Segment Start: Raw data

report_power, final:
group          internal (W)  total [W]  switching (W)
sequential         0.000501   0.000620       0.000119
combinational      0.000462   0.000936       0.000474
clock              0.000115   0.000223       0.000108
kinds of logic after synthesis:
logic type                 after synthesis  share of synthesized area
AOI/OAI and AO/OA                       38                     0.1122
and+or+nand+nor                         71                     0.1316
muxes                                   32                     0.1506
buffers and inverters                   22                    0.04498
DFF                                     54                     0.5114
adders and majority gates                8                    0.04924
--- config.mk ---
export PLATFORM = sky130hd
export DESIGN_NAME = bsg_acm_inv
export DESIGN_NICKNAME = d
export VERILOG_FILES = /design/src/rtl/bsg_acm_pkg.sv /design/src/rtl/bsg_acm_inv_cell_array.sv /design/src/rtl/bsg_acm_inv.sv
export SDC_FILE = /design/constraint.sdc
export NUM_CORES = 1
export LEC_CHECK = 0
export ABC_AREA = 0
export CORE_UTILIZATION = 47
export DETAILED_ROUTE_END_ITERATION = 10
export PLACE_DENSITY = 0.89
export REMOVE_ABC_BUFFERS = 1
export SYNTH_ARGS = -nofsm -noshare
export SYNTH_HDL_FRONTEND = slang
export SYNTH_SLANG_ARGS = --single-unit
--- constraint.sdc ---
create_clock -name clk_i -period 5.2 [get_ports clk_i]
set_input_delay 1.04 -clock clk_i [delete_from_list [all_inputs] [get_ports clk_i]]
set_output_delay 1.04 -clock clk_i [all_outputs]
set_load 0.02 [all_outputs]
--- src/rtl/bsg_acm_pkg.sv ---
`default_nettype none
// ============================================================================
//  Module      : bsg_acm_pkg
//  Description : Shared types and elaboration-time helpers for the
//                Arnold's-cat-map encryptor/decryptor datapaths.
//  Revision    : 1.0 - initial release
// ============================================================================
package bsg_acm_pkg;

    // Decryptor control states
    typedef enum logic [1:0] {
        IDLE = 2'd0,
        RUN  = 2'd1,
        DONE = 2'd2
    } acm_inv_state_e;

    // Width helper that never collapses to zero bits
    function automatic int safe_clog2(input int x);
        return (x <= 1) ? 1 : $clog2(x);
    endfunction

    // Flat cell index of board coordinate (x,y) on a W-wide board.
    // Used by both the forward and inverse cell arrays so that the
    // two directions agree on the board layout.
    function automatic int cat_idx(input int x, input int y, input int w);
        return y * w + x;
    endfunction

endpackage : bsg_acm_pkg
`default_nettype wire

--- src/rtl/bsg_acm_inv_cell_array.sv ---
`default_nettype none
// ============================================================================
//  Module      : bsg_acm_inv_cell_array
//  Description : Board register plus the inverse cat-map step wiring.
//                A load takes priority over a step; with neither asserted
//                the board holds its value.
//  Revision    : 1.0 - initial release
// ============================================================================
module bsg_acm_inv_cell_array
    import bsg_acm_pkg::*;
#(
    parameter int board_width_p = 8,
    localparam int num_total_cells_lp = board_width_p * board_width_p
) (
    input  logic                          clk_i,
    input  logic [num_total_cells_lp-1:0] data_i,
    input  logic                          load_i,
    input  logic                          step_i,
    output logic [num_total_cells_lp-1:0] data_o
);

    logic [num_total_cells_lp-1:0] r_board;
    logic [num_total_cells_lp-1:0] w_next;

    // Inverse step is a fixed permutation: each destination cell (x,y)
    // gathers from source cell ((x+y) mod W, (x+2y) mod W). All index
    // arithmetic folds away at elaboration.
    for (genvar gy = 0; gy < board_width_p; gy++) begin : g_row
        for (genvar gx = 0; gx < board_width_p; gx++) begin : g_col
            assign w_next[cat_idx(gx, gy, board_width_p)] =
                r_board[cat_idx((gx + gy) % board_width_p,
                                (gx + 2 * gy) % board_width_p,
                                board_width_p)];
        end
    end

    // Board register: load a new board, or advance one inverse iteration
    always_ff @(posedge clk_i) begin
        if (load_i) begin
            r_board <= data_i;
        end else if (step_i) begin
            r_board <= w_next;
        end
    end

    assign data_o = r_board;

endmodule : bsg_acm_inv_cell_array
`default_nettype wire

--- src/rtl/bsg_acm_inv.sv ---
`default_nettype none
// ============================================================================
//  Module      : bsg_acm_inv
//  Description : Arnold's-cat-map decryption engine. Accepts a scrambled
//                board and an iteration count, applies the inverse cat map
//                once per enabled cycle, and presents the recovered board
//                on a valid/yumi interface.
//  Revision    : 1.0 - initial release
// ============================================================================
module bsg_acm_inv
    import bsg_acm_pkg::*;
#(
    // Both parameters are expected to be overridden at instantiation.
    parameter int board_width_p     = 8,
    parameter int max_game_length_p = 8,
    localparam int num_total_cells_lp   = board_width_p * board_width_p,
    localparam int game_length_width_lp = safe_clog2(max_game_length_p + 1)
) (
    input  logic                            clk_i,
    input  logic                            reset_i,
    input  logic                            en_i,
    input  logic [num_total_cells_lp-1:0]   data_i,
    input  logic [game_length_width_lp-1:0] frames_i,
    input  logic                            v_i,
    output logic                            ready_o,
    output logic [num_total_cells_lp-1:0]   data_o,
    output logic                            v_o,
    input  logic                            yumi_i
);

    localparam logic [game_length_width_lp-1:0] c_max_count =
        game_length_width_lp'(max_game_length_p);

    acm_inv_state_e                  r_state;
    logic [game_length_width_lp-1:0] r_cnt;
    logic                            r_v;
    logic                            r_ready;

    logic [game_length_width_lp-1:0] w_clamped;
    logic                            w_accept;
    logic                            w_load;
    logic                            w_step;
    logic [num_total_cells_lp-1:0]   w_load_data;

    // Requested iteration count saturated at the configured maximum
    assign w_clamped = (frames_i > c_max_count) ? c_max_count : frames_i;

    // Ready is held low through any reset cycle, even when already idle
    assign ready_o  = r_ready & ~reset_i;
    assign w_accept = v_i & ready_o;

    // Reset reuses the load path to clear the board register to zero
    assign w_load      = reset_i | w_accept;
    assign w_load_data = reset_i ? '0 : data_i;
    assign w_step      = ~reset_i & en_i & (r_state == RUN);

    bsg_acm_inv_cell_array #(
        .board_width_p (board_width_p)
    ) u_cells (
        .clk_i  (clk_i),
        .data_i (w_load_data),
        .load_i (w_load),
        .step_i (w_step),
        .data_o (data_o)
    );

    // Control FSM and iteration counter with registered handshake outputs
    always_ff @(posedge clk_i) begin
        if (reset_i) begin
            r_state <= IDLE;
            r_cnt   <= '0;
            r_v     <= 1'b0;
            r_ready <= 1'b1;
        end else begin
            case (r_state)
                IDLE: begin
                    if (v_i) begin
                        r_cnt   <= w_clamped;
                        r_ready <= 1'b0;
                        if (w_clamped != '0) begin
                            r_state <= RUN;
                        end else begin
                            r_state <= DONE;
                            r_v     <= 1'b1;
                        end
                    end
                end
                RUN: begin
                    if (en_i) begin
                        r_cnt <= r_cnt - 1'b1;
                        if (r_cnt == game_length_width_lp'(1)) begin
                            r_state <= DONE;
                            r_v     <= 1'b1;
                        end
                    end
                end
                DONE: begin
                    // No same-cycle re-accept: ready returns next cycle
                    if (yumi_i) begin
                        r_state <= IDLE;
                        r_v     <= 1'b0;
                        r_ready <= 1'b1;
                    end
                end
                default: begin
                    r_state <= IDLE;
                    r_v     <= 1'b0;
                    r_ready <= 1'b1;
                end
            endcase
        end
    end

    assign v_o = r_v;

endmodule : bsg_acm_inv
`default_nettype wire
Word level (Yosys, flattened, before mapping)
Cells that the tools add are included.

storage, ports and cells
  logic and storage cells = 53
  register bits after elaboration = 72

cells by class
  magnitude comparators = 1
  add/subtract/negate cells = 1
  bitwise gates (word level) = 7
  eq/ne operators = 8
  reductions and logical operators = 8
  multiplexer cells = 22

operators with widths
  cell                 number
  $mux 64              3
  $mux 4               3
  $mux 2               5
  $ne 2x2->1 const B   4
  $pmux 4 s2           1
  $mux 1               7
  $pmux 1 s3           2
  $pmux 2 s3           1
  $reduce_and 3->1     2
  $reduce_and 5->1     1
  $and 1x1->1          4
  $eq 4x1->1 const B   1
  $gt 4x4->1 const B   1
  $reduce_and 4->1     1
  $reduce_bool 2->1    2
  $reduce_bool 4->1    1
  $sub 4x1->4 const B  1
  $eq 2x1->1 const B   1
  $eq 2x2->1 const B   1
  $logic_not 2->1      1
  $ne 2x1->1 const B   1
  $not 1->1            2
  $or 1x1->1           1

Depth between registers and ports, before layout
Gate-level depths: netlist of the first run.

  depth after elaboration = 6
  depth in mapped cells = 7
  gate-level depth less buffers = 5

Cells and area by module
A second synthesis of the first run with hierarchy kept.

unflattened totals
  cells, all modules = 271
  area total of the unflattened synthesis = 3882.5 um2

modules (own cells, without submodules)
  module                  times used  sequential area each (um2)  area each (um2)  cells an instance
  bsg_acm_inv_cell_array  1           1921.8                      2896.5           136
  bsg_acm_inv             1           160.2                       985.9            135

Least setup slack after synthesis of the first run
OpenSTA, ideal clock, no wires.

  kind = input to register
  from = in reset_i
  to = reg u_cells.r_board[10], in the netlist u_cells.data_o[10], enable pin
  stages on the path = 5
  arrival = 2937 ps
  path slack = 1844 ps
  library setup time = 420 ps
  cell sequence = buf_6 and3b_1 buf_4 or2_1 a21o_1

between the ends
  word-level cells in the longest chain between the ends = 5
  elaborated cells between the ends (all ways) = 7
  classes of those cells = bitwise: 6; reduce/logical: 1

RTL lines
  element                                 line                                  source
  start: declaration                      bsg_acm_inv.sv:20                     input logic reset_i,
  $not 1->1                               bsg_acm_inv.sv:49, bsg_acm_inv.sv:55
  $and 1x1->1                             bsg_acm_inv.sv:49                     assign ready_o = r_ready & ~reset_i;
  $and 1x1->1                             bsg_acm_inv.sv:50                     assign w_accept = v_i & ready_o;
  $or 1x1->1                              bsg_acm_inv.sv:53                     assign w_load = reset_i | w_accept;
  $reduce_bool 2->1 (no source line) (*)  n/a
  end signal: assignment                  bsg_acm_inv_cell_array.sv:40          r_board <= data_i;
  end signal: assignment                  bsg_acm_inv_cell_array.sv:42          r_board <= w_next;
  end: declaration                        bsg_acm_inv_cell_array.sv:22          logic [num_total_cells_lp-1:0] r_board;

Every way passes the cells marked *; elsewhere a longest branch is shown, timed or not.
A chain may end at the register's enable or synchronous reset.

Worst setup path in the final report of the first run
  from = in reset_i
  to = out ready_o

between the ends
  word-level cells in the longest chain between the ends = 2

RTL lines
  element           line               source
  $not 1->1         bsg_acm_inv.sv:49
  $and 1x1->1       bsg_acm_inv.sv:49
  end: declaration  bsg_acm_inv.sv:25  output logic ready_o,

No other way between the ends.

==> summary.txt, run 1 <==
GRT
  – Global Route Usage Sum: 22.3%
  – Maximum number of pins on one net before global-route repair: 128
  – GRT busiest layer: met2
  – Vias in the first global route: 2787
  – Grt met1 use: 27.8%
  – Initial antenna violation count: 0
  – First-pass GRT wire length: 13000 um
  – Total gr overflow: 0
  – GRT met3 Usage: 5.02%
  – Grt met2 use: about two fifths

STA
  – Slew headroom: 27.4%
  – Final setup vio count: 0
  – Tcrit/Tclk final: between 60% and 70%
  – RSZ-0062 raised after global routing: false
  – Period minus WS final: 3.47 ns
  – Max Slew Vio Count: 0
  – Least-Margin Pin Slew: 1.09 ns
  – Setup TNS: 0 ns
  – Skew final: 0.0107 ns
  – Peak Freq: 289 MHz
  – Final Hold Viols: 0

Floorplan
  – Standard-cell rows: 30
  – I/O pin count: 139
  – Die Y: a little under 90 um
  – Starting Density: 49.4%
  – Die width: 87.2 um
  – Total core area: 6910 sq um
  – Die area: 7600 sq um

Logic synthesis
  – Syn Inst Count: 337
  – Ys Warns: 0
  – Area of the mapped netlist: between 3000 and 4000 sq um
  – Prevailing post-synth register cell: edfxtp_1
  – Distinct cells, synth: 38
  – Number of flops mapped to enable cells by yosys: 64
  – Share of the yosys chip area belonging to registers: around three fifths
  – Syn_area_per_cell: between 10 and 15 sq um
  – Async S/R FF share, synth: 0%
  – Flops & latches, synth: 72

Clock network
  – Hold Buf Count CTS: 0
  – Cts repair resizes: 0
  – Clk pin slew, worst setup/hold paths: roughly 0.07 ns
  – Max Buffers Root-to-Sink: 2
  – Clock net sink count: 72
  – Setup repair bufs after CTS: 0
  – CTS root buffer: clkbuf_8
  – CTS tree: done
  – Num CTS Buffers: 9
  – H-tree depth: 3
  – Clk_lat worst skew: 0.33 ns

Cells and area
  – Leading cell type in the layout, fill and taps excluded: clkdlybuf4s50_1
  – Layout area overhead: 45.8%
  – N_diodes: 0
  – Commonest non-fill, non-tap cells in the layout: 138 x clkdlybuf4s50_1, 129 x nand2_1, 64 x edfxtp_1, 60 x o21ai_0, 9 x clkbuf_8
  – Layout cells sized above 1: under 10%
  – Filler instances: between 500 and 600
  – Non-filler cells, final: 564
  – Final net count: 538

Routing
  – Wire per inst: roughly 15 um
  – DRT antenna net count: 0
  – DRC: 0
  – Avg Vias per Cell: 5.08
  – WL final: about 8300 um
  – DRT Pass-1 Iters: 6
  – Detailed Route Iter0 Violations: 158
  – Routed via count: 2866

Power
  – Leak: 1.79 nW
  – VDD IR max: 0.182 mV
  – PD cells: 358 nW/um^2

Hold path
  – Hold Crit Start: r_ready
  – Worst Hold Class: reg -> reg

Setup path
  – CP arrival: ~2.4 ns
  – Startpoint Class: input port
  – Crit path max fanout: 10
  – Worst r2r src: r_state[0]
  – Critical Path RT: ~4.2 ns
  – Setup CP Type: in -> out
  – Critical path capture point type: primary output
  – Critical Path Start: reset_i

Placed design
  – Post-placement cell count: 548
  – Final GP Congestion: 0.832
  – Post-DP HPWL: approximately 5700 um
  – Number of port buffers: between 100 and 150

Run
  – Number of max-cap violations: 0

Status
  – Outcome: completed
[state kept, by name, indices dropped and copies added, names as in the netlist]
name,flops
r_cnt,4
u_cells.data_o,64
r_state,2
r_ready,1
v_o,1
[critical path: stages]
cell,delay [ns]
clkdlybuf4s50_1,0.58
nor2b_1,0.19
clkdlybuf4s50_1,0.62
[through the flow]
stage | hold slack, ns | instance area (sq um) | setup slack (ns) | utilization [%] | power (mW)
detailed placement | 0.470 | 4770 | 1.57 | 69.1 | 1.32
finish | 0.486 | 4980 | 1.73 | 72.0 | 1.78
floorplan | 0.444 | 3250 | 0.168 | - | 1.06
global route | 0.506 | 4980 | 1.65 | 72.0 | 1.86
global placement | 0.468 | 4770 | 1.64 | 69.1 | 1.31
CTS | 0.484 | 4980 | 1.74 | 72.0 | 1.79
[path summary, 6_finish.rpt]
kind | depth (start not counted) | slack (ns) | end
worst max-delay path | 3 | 1.73 | ready_o
worst min register to register | 2 | 0.49 | r_ready
worst max register to register | 3 | 2.71 | u_cells.data_o[28]
worst min-delay path | 2 | 0.49 | r_ready
[Yosys cell counts (2+ instances only)]
| master | n | share of area [%] |
|---|---|---|
| clkbuf_2 | 2 | 0.29 |
| inv_1 | 6 | 0.66 |
| o21ai_0 | 60 | 8.8 |
| clkbuf_1 | 8 | 0.88 |
| a211oi_1 | 2 | 0.44 |
| o211ai_1 | 2 | 0.44 |
| nor3b_1 | 3 | 0.66 |
| dfxtp_1 | 8 | 4.7 |
| nand2_1 | 129 | 14 |
| a22o_1 | 2 | 0.51 |
| nor3_1 | 2 | 0.29 |
| ha_1 | 2 | 0.73 |
| nand2b_1 | 2 | 0.37 |
| nor2b_1 | 3 | 0.55 |
| edfxtp_1 | 64 | 56 |
| o21ai_1 | 5 | 0.73 |
| buf_2 | 7 | 1.0 |
| buf_6 | 7 | 2.3 |
| mux2i_1 | 3 | 0.88 |
| nor2_1 | 2 | 0.22 |
[metal layers]
metal | part of all wire, % | vias to the layer above
met5 | 0 | -
met4 | 1.3 | 0
met3 | 6.6 | 9
met2 | 49 | 98
met1 | 43 | 1336
li1 | - | 1423
[cells by family after synthesis]
logic type / after synthesis / share of synthesized area [%]
buffers and inverters: 31 / 5.39
adders and majority gates: 2 / 0.733
AOI/OAI and AO/OA: 81 / 13.8
muxes: 4 / 1.21
and+or+nand+nor: 147 / 17.9
DFF: 72 / 61.0
[cell type report]
class	instances	area (sq um)	share of cell area, %
clock buffers	12	135	2.72
well taps	96	120	2.41
flip-flops and latches	72	2080	41.8
multi-input cells	234	1150	23.1
repair buffers	140	1400	28.1
clock inverters	4	68.8	1.38
inverters	6	22.5	0.453
[where the power goes]
part | internal [mW] | leakage, nW | switching (mW)
combinational | 0.243 | 0.945 | 0.257
sequential | 0.750 | 0.741 | 0.0644
clock | 0.269 | 0.102 | 0.197
Power figures use the tool's default switching activity.
==> run 2: changes to the inputs <==
CORE_UTILIZATION = 43   (was 47)
PLACE_DENSITY = 0.83   (was 0.89)
clock period = 3.62 ns   (was 5.2 ns; I/O delays follow)
==> run 2 against run 1 <==
Net effect:
- non-clock buffer count increased by 2
- flip-flop and latch count stayed put
- global-route usage down 2.3 points
- critical path depth did not move
- total power grew 48%
- core utilization down 6.5 points
- clock power is 61% higher
- clock skew rose by 0.0011 ns
- final area increased by 1.3%
- register-to-register slack got worse by 0.93 ns
- die area grew 9.1%
- highest routed layer unchanged
==> summary.txt, run 2 (synthesis results as in run 1) <==
Status
  – Outcome: completed (unchanged)

GRT
  – Global Route Usage Sum: 20.0% (was 22.3%)
  – Maximum number of pins on one net before global-route repair: 128 (unchanged)
  – Total gr overflow: 0 (unchanged)
  – Initial antenna violation count: 0 (unchanged)
  – First-pass GRT wire length: 13100 um (was 13000 um)
  – Vias in the first global route: 2716 (was 2787)

STA
  – Peak Freq: around 350 MHz
  – Max Slew Vio Count: 0 (unchanged)
  – Tcrit/Tclk final: 78.5%
  – RSZ-0062 raised after global routing: false (unchanged)
  – Final setup vio count: 0 (unchanged)
  – Least-Margin Pin Slew: 0.684 ns (was 1.09 ns)
  – Final hold slack: 0.506 ns (was 0.486 ns)
  – Final Hold Viols: 0 (unchanged)
  – Setup TNS: 0 ns (unchanged)
  – Period minus WS final: 2.84 ns
  – Slew headroom: 54.4% (was 27.4%)
  – Skew final: 0.0118 ns (was 0.0107 ns)

Clock network
  – Cts repair resizes: 0 (unchanged)
  – Hold Buf Count CTS: 0 (unchanged)
  – Setup repair bufs after CTS: 0 (unchanged)
  – Num CTS Buffers: 9 (unchanged)
  – H-tree depth: 3 (unchanged)
  – Clock net sink count: 72 (unchanged)
  – Max Buffers Root-to-Sink: 2 (unchanged)
  – CTS tree: done (unchanged)
  – Clk pin slew, worst setup/hold paths: 0.07 ns (about the same)
  – CTS root buffer: clkbuf_8 (unchanged)
  – Clk_lat worst skew: 0.34 ns (was 0.33 ns)

Routing
  – Wire per inst: 14.3 um (was 14.8 um)
  – DRT antenna net count: 0 (unchanged)
  – WL final: 8140 um (was 8320 um)
  – Avg Vias per Cell: 5.02 (was 5.08)
  – Routed via count: 2867 (was 2866)
  – DRT Pass-1 Iters: 4 (was 6)
  – DRC: 0 (unchanged)
  – Detailed Route Iter0 Violations: 126 (was 158)

Cells and area
  – Leading cell type in the layout, fill and taps excluded: clkdlybuf4s50_1 (unchanged)
  – Post-layout util: 65.6% (was 72.0%)
  – Storage cell area: 2080 sq um (unchanged)
  – Layout cells sized above 1: 5.12% (was 4.27%)
  – Final net count: 540 (was 538)
  – Filler instances: 641 (was 538)
  – Final Instance Area: 5040 sq um (was 4980 sq um)
  – Largest register FFs: 64 (unchanged)
  – N_diodes: 0 (unchanged)
  – Area of the multi-input gates: 1150 sq um (unchanged)
  – Layout area overhead: 47.7% (was 45.8%)
  – Commonest non-fill, non-tap cells in the layout: 138 x clkdlybuf4s50_1, 129 x nand2_1, 64 x edfxtp_1, 60 x o21ai_0, 9 x clkbuf_8 (unchanged)

Setup path
  – Cell family with most CP delay: buffers and inverters (unchanged)
  – Worst path bufs/invs: 2 (unchanged)
  – Setup CP Type: in -> out (unchanged)
  – Crit path max fanout: 10 (unchanged)
  – Worst path max stage delay: 0.62 ns (about the same)
  – CP arrival: 2.12 ns (was 2.43 ns)
  – Top cell by count, worst path: clkdlybuf4s50_1 (unchanged)
  – Critical path capture point type: primary output (unchanged)
  – Startpoint Class: input port (unchanged)
  – R2R Setup Slk: 1.78 ns (was 2.71 ns)
  – Slowest-stage cell, CP: clkdlybuf4s50_1 (unchanged)
  – Critical Path RT: 2.90 ns (was 4.16 ns)
  – Critical-path cell list: clkdlybuf4s50_1, nor2b_1, clkdlybuf4s50_1 (unchanged)

Floorplan
  – Standard-cell rows: 32 (was 30)
  – Die area: 8300 sq um (was 7600 sq um)
  – Die Y: 91.1 um (was 87.2 um)
  – Starting Density: 44.4% (was 49.4%)
  – I/O pin count: 139 (unchanged)
  – Total core area: 7690 sq um (was 6910 sq um)
  – Die width: 91.1 um (was 87.2 um)

Power
  – VDD IR max: 0.383 mV (was 0.182 mV)
  – Total power: 2.64 mW (was 1.78 mW)
  – Leak: 1.81 nW (was 1.79 nW)
  – PD cells: 523 nW/um^2 (was 358 nW/um^2)

Hold path
  – Worst Hold Class: reg -> reg (unchanged)

Placed design
  – Post-DP HPWL: 5530 um (was 5660 um)
  – Placed Area: 4810 sq um (was 4770 sq um)
  – Final GP Congestion: 0.834 (was 0.832)
  – Number of port buffers: 138 (unchanged)

Run
  – Number of max-cap violations: 0 (unchanged)
`src/rtl/network_interface_tx.sv`:
```
// Packetiser for a router local port: emits a header flit, then len+1 body flits from a payload FIFO.
// Flits are registered (one cycle after the decision); local_full_i stalls, an empty FIFO inserts idle cycles.

module network_interface_tx_fifo #(
  parameter int DEPTH = 4,
  parameter int W     = 15
) (
  input  logic         clk,
  input  logic         rst,
  input  logic         push_i,
  input  logic [W-1:0] data_i,
  input  logic         pop_i,
  output logic [W-1:0] data_o,
  output logic         full_o,
  output logic         empty_o
);
  localparam int AW = $clog2(DEPTH);
  localparam int CW = AW + 1;

  logic [W-1:0]  mem_q [DEPTH];
  logic [W-1:0]  mem_d [DEPTH];
  logic [AW-1:0] wr_ptr_q, wr_ptr_d;
  logic [AW-1:0] rd_ptr_q, rd_ptr_d;
  logic [CW-1:0] cnt_q, cnt_d;
  logic          do_push, do_pop;

  assign full_o  = (cnt_q == CW'(DEPTH));
  assign empty_o = (cnt_q == '0);
  assign data_o  = mem_q[rd_ptr_q];

  // Pop is gated on the registered count, so a word pushed this cycle is never read through.
  always_comb begin
    do_push  = push_i && !full_o;
    do_pop   = pop_i && !empty_o;
    mem_d    = mem_q;
    wr_ptr_d = wr_ptr_q;
    rd_ptr_d = rd_ptr_q;
    cnt_d    = cnt_q;
    if (do_push) begin
      mem_d[wr_ptr_q] = data_i;
      wr_ptr_d        = wr_ptr_q + AW'(1);
    end
    if (do_pop) begin
      rd_ptr_d = rd_ptr_q + AW'(1);
    end
    case ({do_push, do_pop})
      2'b10:   cnt_d = cnt_q + CW'(1);
      2'b01:   cnt_d = cnt_q - CW'(1);
      default: cnt_d = cnt_q;
    endcase
  end

  always_ff @(posedge clk or negedge rst) begin
    if (!rst) begin
      for (int i = 0; i < DEPTH; i++) mem_q[i] <= '0;
      wr_ptr_q <= '0;
      rd_ptr_q <= '0;
      cnt_q    <= '0;
    end else begin
      mem_q    <= mem_d;
      wr_ptr_q <= wr_ptr_d;
      rd_ptr_q <= rd_ptr_d;
      cnt_q    <= cnt_d;
    end
  end
endmodule

module network_interface_tx #(
  parameter int ROUTER_ID  = 0,
  parameter int FIFO_DEPTH = 4
) (
  input  logic        clk,
  input  logic        rst,
  input  logic        pkt_valid_i,
  output logic        pkt_ready_o,
  input  logic [3:0]  pkt_dest_i,
  input  logic [2:0]  pkt_len_i,
  input  logic        pay_valid_i,
  output logic        pay_ready_o,
  input  logic [14:0] pay_data_i,
  input  logic        local_full_i,
  output logic [16:0] local_data_o,
  output logic        busy_o,
  output logic        pkt_sent_o
);
  typedef enum logic [1:0] {IDLE, HEAD, BODY} state_t;

  localparam logic [3:0] SRC_ID = 4'(ROUTER_ID);

  state_t      state_q, state_d;
  logic [3:0]  dest_q, dest_d;
  logic [2:0]  len_q, len_d;
  logic [2:0]  bcnt_q, bcnt_d;
  logic [16:0] flit_q, flit_d;
  logic        sent_q, sent_d;

  logic        fifo_pop;
  logic [14:0] fifo_data;
  logic        fifo_full;
  logic        fifo_empty;

  network_interface_tx_fifo #(
    .DEPTH (FIFO_DEPTH),
    .W     (15)
  ) u_pay_fifo (
    .clk     (clk),
    .rst     (rst),
    .push_i  (pay_valid_i),
    .data_i  (pay_data_i),
    .pop_i   (fifo_pop),
    .data_o  (fifo_data),
    .full_o  (fifo_full),
    .empty_o (fifo_empty)
  );

  assign pay_ready_o  = !fifo_full;
  assign pkt_ready_o  = (state_q == IDLE);
  assign busy_o       = (state_q != IDLE);
  assign local_data_o = flit_q;
  assign pkt_sent_o   = sent_q;

  always_comb begin
    state_d  = state_q;
    dest_d   = dest_q;
    len_d    = len_q;
    bcnt_d   = bcnt_q;
    flit_d   = '0;
    sent_d   = 1'b0;
    fifo_pop = 1'b0;
    case (state_q)
      IDLE: begin
        if (pkt_valid_i) begin
          dest_d  = pkt_dest_i;
          len_d   = pkt_len_i;
          state_d = HEAD;
        end
      end
      HEAD: begin
        if (!local_full_i) begin
          flit_d  = {1'b1, 1'b1, dest_q, SRC_ID, len_q, 4'b0000};
          bcnt_d  = len_q;
          state_d = BODY;
        end
      end
      BODY: begin
        if (!local_full_i && !fifo_empty) begin
          fifo_pop = 1'b1;
          flit_d   = {1'b1, 1'b0, fifo_data};
          // pkt_sent_o is registered alongside the flit so it lines up with the last body flit.
          if (bcnt_q == 3'd0) begin
            sent_d  = 1'b1;
            state_d = IDLE;
          end else begin
            bcnt_d = bcnt_q - 3'd1;
          end
        end
      end
      default: state_d = IDLE;
    endcase
  end

  always_ff @(posedge clk or negedge rst) begin
    if (!rst) begin
      state_q <= IDLE;
      dest_q  <= '0;
      len_q   <= '0;
      bcnt_q  <= '0;
      flit_q  <= '0;
      sent_q  <= 1'b0;
    end else begin
      state_q <= state_d;
      dest_q  <= dest_d;
      len_q   <= len_d;
      bcnt_q  <= bcnt_d;
      flit_q  <= flit_d;
      sent_q  <= sent_d;
    end
  end
endmodule

```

Segment End: Raw data

**Exercise**
The answer should be an exact copy of the lines from the first line of the data through the line with "set_input_delay 1.04 -clock" and should contain nothing else.

**Written answer**
report_power, final:
group          internal (W)  total [W]  switching (W)
sequential         0.000501   0.000620       0.000119
combinational      0.000462   0.000936       0.000474
clock              0.000115   0.000223       0.000108
kinds of logic after synthesis:
logic type                 after synthesis  share of synthesized area
AOI/OAI and AO/OA                       38                     0.1122
and+or+nand+nor                         71                     0.1316
muxes                                   32                     0.1506
buffers and inverters                   22                    0.04498
DFF                                     54                     0.5114
adders and majority gates                8                    0.04924
--- config.mk ---
export PLATFORM = sky130hd
export DESIGN_NAME = bsg_acm_inv
export DESIGN_NICKNAME = d
export VERILOG_FILES = /design/src/rtl/bsg_acm_pkg.sv /design/src/rtl/bsg_acm_inv_cell_array.sv /design/src/rtl/bsg_acm_inv.sv
export SDC_FILE = /design/constraint.sdc
export NUM_CORES = 1
export LEC_CHECK = 0
export ABC_AREA = 0
export CORE_UTILIZATION = 47
export DETAILED_ROUTE_END_ITERATION = 10
export PLACE_DENSITY = 0.89
export REMOVE_ABC_BUFFERS = 1
export SYNTH_ARGS = -nofsm -noshare
export SYNTH_HDL_FRONTEND = slang
export SYNTH_SLANG_ARGS = --single-unit
--- constraint.sdc ---
create_clock -name clk_i -period 5.2 [get_ports clk_i]
set_input_delay 1.04 -clock clk_i [delete_from_list [all_inputs] [get_ports clk_i]]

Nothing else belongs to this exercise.